[Data listing — start]

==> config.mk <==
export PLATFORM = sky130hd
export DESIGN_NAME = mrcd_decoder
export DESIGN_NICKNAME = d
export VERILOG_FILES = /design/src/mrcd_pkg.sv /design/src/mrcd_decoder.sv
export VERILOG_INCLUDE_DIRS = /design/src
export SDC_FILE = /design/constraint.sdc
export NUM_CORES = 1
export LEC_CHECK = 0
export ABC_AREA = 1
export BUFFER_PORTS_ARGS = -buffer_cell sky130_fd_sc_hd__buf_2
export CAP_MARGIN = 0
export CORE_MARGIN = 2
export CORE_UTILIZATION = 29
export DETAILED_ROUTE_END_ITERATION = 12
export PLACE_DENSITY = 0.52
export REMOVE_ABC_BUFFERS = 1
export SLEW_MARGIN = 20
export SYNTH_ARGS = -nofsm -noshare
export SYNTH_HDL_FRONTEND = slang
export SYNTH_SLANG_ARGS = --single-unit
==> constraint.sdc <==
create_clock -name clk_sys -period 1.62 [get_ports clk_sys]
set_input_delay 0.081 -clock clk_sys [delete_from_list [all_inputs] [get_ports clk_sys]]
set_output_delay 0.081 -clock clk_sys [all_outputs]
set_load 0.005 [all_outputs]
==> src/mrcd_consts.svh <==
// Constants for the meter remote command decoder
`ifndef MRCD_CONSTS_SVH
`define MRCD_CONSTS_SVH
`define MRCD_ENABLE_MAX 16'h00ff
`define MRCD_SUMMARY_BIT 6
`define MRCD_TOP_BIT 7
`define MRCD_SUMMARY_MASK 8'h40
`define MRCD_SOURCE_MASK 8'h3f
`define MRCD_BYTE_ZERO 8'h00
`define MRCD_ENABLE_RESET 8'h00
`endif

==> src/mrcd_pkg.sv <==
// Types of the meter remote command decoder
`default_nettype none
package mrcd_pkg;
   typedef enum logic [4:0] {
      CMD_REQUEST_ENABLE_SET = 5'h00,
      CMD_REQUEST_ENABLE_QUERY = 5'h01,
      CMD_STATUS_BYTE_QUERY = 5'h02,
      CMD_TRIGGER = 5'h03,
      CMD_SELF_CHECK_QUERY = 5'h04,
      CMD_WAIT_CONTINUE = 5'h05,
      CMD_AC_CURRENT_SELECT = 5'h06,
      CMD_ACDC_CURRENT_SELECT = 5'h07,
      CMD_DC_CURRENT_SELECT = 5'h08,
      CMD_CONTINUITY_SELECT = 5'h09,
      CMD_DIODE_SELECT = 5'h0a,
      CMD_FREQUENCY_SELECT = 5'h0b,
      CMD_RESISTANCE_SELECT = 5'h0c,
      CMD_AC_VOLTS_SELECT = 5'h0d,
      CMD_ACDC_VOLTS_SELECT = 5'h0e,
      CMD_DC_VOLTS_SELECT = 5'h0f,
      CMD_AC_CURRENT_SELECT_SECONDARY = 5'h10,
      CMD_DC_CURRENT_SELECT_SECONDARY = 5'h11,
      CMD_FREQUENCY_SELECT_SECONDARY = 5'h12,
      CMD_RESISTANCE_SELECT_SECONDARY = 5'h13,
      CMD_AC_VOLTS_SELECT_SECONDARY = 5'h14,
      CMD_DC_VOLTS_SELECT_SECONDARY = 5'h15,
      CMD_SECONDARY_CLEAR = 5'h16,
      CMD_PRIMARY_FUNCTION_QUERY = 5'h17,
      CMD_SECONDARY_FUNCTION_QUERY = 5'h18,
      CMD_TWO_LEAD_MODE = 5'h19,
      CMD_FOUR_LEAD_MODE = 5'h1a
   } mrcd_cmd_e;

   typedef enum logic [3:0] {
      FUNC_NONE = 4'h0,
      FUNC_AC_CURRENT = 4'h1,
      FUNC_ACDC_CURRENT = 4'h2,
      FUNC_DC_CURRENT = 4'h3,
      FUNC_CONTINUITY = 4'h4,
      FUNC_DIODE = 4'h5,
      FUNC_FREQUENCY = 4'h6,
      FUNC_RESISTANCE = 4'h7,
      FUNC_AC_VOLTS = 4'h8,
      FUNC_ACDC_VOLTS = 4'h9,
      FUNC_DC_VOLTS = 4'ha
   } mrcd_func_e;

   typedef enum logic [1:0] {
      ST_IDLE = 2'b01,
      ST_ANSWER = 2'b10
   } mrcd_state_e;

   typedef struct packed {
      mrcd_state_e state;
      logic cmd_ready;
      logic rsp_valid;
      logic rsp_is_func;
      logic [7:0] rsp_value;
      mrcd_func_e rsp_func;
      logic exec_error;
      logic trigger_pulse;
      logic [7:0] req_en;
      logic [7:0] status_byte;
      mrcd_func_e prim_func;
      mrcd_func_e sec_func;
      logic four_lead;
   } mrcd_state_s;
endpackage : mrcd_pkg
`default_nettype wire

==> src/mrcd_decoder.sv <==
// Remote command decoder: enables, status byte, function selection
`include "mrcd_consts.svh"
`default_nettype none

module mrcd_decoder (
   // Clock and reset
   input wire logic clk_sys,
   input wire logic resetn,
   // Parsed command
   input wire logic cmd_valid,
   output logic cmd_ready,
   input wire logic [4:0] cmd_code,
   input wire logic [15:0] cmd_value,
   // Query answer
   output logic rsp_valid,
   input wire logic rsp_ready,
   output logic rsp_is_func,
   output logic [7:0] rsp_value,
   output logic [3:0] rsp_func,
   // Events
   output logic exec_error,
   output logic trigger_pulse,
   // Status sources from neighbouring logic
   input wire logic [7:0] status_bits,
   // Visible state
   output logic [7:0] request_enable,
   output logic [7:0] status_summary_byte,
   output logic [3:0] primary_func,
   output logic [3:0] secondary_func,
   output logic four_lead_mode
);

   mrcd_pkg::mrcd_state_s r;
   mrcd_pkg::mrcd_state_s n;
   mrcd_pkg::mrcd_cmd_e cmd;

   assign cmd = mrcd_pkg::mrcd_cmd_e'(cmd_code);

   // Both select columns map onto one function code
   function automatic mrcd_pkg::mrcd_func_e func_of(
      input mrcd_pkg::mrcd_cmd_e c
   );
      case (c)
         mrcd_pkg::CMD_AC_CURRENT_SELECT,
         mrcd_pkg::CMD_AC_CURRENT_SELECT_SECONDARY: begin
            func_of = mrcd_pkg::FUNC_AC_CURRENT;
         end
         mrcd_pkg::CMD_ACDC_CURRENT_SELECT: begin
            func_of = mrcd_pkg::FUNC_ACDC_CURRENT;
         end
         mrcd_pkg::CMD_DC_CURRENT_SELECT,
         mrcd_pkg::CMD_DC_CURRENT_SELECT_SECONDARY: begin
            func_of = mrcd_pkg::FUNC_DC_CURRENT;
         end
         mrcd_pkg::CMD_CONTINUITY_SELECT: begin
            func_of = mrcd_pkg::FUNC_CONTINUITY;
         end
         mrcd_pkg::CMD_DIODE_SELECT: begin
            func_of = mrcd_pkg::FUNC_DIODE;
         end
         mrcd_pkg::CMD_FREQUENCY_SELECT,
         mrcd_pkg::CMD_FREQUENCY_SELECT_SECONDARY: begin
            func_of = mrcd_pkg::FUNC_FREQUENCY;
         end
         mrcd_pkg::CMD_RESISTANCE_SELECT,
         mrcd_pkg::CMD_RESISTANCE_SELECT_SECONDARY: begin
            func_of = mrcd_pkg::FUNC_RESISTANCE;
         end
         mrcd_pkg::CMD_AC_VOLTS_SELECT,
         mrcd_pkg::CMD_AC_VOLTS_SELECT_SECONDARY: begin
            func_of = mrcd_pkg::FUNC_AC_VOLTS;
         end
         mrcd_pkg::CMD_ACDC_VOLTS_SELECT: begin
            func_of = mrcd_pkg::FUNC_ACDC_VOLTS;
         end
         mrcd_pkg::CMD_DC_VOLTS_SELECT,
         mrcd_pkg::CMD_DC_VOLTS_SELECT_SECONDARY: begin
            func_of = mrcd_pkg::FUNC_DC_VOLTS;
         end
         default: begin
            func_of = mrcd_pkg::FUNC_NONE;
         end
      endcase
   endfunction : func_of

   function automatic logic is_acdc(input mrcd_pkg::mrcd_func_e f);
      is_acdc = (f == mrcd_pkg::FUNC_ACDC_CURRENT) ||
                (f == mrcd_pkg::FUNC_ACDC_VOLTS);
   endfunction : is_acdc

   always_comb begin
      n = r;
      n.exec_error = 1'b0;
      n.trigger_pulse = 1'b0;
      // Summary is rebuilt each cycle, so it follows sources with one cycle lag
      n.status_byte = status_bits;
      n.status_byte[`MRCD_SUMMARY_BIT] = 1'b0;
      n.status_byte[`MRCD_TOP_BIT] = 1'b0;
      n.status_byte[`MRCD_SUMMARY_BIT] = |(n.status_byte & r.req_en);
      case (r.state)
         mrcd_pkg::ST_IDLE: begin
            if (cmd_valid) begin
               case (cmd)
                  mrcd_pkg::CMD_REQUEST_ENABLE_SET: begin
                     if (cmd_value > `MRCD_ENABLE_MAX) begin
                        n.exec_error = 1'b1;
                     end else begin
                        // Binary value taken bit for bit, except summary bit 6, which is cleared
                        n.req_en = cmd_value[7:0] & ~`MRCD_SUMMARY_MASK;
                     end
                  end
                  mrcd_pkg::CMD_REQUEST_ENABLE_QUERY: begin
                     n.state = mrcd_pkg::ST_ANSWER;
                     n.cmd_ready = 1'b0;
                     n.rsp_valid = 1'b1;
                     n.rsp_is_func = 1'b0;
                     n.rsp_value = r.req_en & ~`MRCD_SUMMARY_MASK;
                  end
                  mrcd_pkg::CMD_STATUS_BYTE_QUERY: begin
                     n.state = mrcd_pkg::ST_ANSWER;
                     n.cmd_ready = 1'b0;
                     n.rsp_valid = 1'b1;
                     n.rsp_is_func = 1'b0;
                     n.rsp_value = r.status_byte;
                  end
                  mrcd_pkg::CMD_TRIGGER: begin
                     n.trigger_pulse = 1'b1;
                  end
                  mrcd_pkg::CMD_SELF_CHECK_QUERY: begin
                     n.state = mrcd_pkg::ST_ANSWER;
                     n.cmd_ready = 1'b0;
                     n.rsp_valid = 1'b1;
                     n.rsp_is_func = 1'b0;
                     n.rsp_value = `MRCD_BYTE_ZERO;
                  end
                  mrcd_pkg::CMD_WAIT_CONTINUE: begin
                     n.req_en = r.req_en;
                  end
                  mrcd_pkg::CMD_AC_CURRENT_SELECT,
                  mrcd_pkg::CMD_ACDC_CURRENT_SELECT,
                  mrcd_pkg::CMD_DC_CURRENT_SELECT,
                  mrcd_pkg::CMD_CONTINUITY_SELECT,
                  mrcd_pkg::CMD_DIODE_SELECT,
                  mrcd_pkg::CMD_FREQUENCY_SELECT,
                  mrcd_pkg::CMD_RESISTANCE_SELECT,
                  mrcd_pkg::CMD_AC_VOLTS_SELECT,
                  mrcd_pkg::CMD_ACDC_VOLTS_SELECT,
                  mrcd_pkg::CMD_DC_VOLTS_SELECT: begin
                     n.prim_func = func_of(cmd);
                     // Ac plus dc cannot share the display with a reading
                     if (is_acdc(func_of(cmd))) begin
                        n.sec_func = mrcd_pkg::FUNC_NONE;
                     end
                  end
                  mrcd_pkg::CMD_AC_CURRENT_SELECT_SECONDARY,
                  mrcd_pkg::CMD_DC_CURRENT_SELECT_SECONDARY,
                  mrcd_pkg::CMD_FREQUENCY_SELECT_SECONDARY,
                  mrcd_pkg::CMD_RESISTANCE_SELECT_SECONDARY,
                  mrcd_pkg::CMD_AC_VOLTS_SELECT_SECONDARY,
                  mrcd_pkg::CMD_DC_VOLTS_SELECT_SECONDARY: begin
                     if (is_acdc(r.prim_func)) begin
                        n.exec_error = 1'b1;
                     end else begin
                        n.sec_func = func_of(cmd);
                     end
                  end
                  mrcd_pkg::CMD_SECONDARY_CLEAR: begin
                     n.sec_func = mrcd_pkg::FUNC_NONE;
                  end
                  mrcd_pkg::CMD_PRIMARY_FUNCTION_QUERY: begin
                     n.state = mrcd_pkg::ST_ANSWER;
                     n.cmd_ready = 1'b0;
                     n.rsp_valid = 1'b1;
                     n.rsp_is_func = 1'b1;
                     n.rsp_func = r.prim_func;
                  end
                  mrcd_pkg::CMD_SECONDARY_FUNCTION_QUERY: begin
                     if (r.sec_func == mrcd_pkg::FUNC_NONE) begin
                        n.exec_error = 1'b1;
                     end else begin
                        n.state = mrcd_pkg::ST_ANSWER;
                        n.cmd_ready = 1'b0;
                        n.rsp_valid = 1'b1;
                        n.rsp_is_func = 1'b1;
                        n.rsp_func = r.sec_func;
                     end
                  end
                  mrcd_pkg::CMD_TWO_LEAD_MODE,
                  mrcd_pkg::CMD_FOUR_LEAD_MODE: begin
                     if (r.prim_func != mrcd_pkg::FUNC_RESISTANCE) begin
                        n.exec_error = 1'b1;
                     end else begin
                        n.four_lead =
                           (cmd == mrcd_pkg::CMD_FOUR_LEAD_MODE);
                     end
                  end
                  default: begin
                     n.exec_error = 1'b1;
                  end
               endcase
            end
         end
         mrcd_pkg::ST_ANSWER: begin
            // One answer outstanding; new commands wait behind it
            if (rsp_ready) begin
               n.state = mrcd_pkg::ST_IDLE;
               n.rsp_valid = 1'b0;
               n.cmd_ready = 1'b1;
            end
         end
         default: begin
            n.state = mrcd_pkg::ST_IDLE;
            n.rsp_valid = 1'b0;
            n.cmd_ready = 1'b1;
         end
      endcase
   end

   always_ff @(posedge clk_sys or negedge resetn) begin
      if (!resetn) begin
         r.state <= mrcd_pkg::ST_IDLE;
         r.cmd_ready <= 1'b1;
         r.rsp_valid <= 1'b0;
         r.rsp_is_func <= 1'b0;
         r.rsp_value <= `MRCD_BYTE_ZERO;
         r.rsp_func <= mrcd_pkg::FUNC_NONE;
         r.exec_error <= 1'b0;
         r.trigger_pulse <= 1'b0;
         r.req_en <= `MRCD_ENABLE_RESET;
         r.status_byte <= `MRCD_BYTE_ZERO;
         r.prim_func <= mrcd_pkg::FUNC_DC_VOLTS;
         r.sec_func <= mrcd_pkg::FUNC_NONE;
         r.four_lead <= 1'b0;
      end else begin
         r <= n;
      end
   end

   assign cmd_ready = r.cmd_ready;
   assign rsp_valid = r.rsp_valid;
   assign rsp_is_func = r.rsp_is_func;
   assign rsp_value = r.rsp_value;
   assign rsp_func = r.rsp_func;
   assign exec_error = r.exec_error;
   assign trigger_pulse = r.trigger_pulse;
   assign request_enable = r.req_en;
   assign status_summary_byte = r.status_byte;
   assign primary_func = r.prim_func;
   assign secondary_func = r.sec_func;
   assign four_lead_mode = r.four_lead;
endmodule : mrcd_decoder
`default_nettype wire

[Data listing — finish]

▶ _Task item_
Please copy the lines in the records above between the one holding "func_of = mrcd_pkg::FUNC_NONE;" and the one holding "mrcd_pkg::CMD_REQUEST_ENABLE_SET: begin", inclusive, exactly and with no other line.

▶ _Solution for this problem_
            func_of = mrcd_pkg::FUNC_NONE;
         end
      endcase
   endfunction : func_of

   function automatic logic is_acdc(input mrcd_pkg::mrcd_func_e f);
      is_acdc = (f == mrcd_pkg::FUNC_ACDC_CURRENT) ||
                (f == mrcd_pkg::FUNC_ACDC_VOLTS);
   endfunction : is_acdc

   always_comb begin
      n = r;
      n.exec_error = 1'b0;
      n.trigger_pulse = 1'b0;
      // Summary is rebuilt each cycle, so it follows sources with one cycle lag
      n.status_byte = status_bits;
      n.status_byte[`MRCD_SUMMARY_BIT] = 1'b0;
      n.status_byte[`MRCD_TOP_BIT] = 1'b0;
      n.status_byte[`MRCD_SUMMARY_BIT] = |(n.status_byte & r.req_en);
      case (r.state)
         mrcd_pkg::ST_IDLE: begin
            if (cmd_valid) begin
               case (cmd)
                  mrcd_pkg::CMD_REQUEST_ENABLE_SET: begin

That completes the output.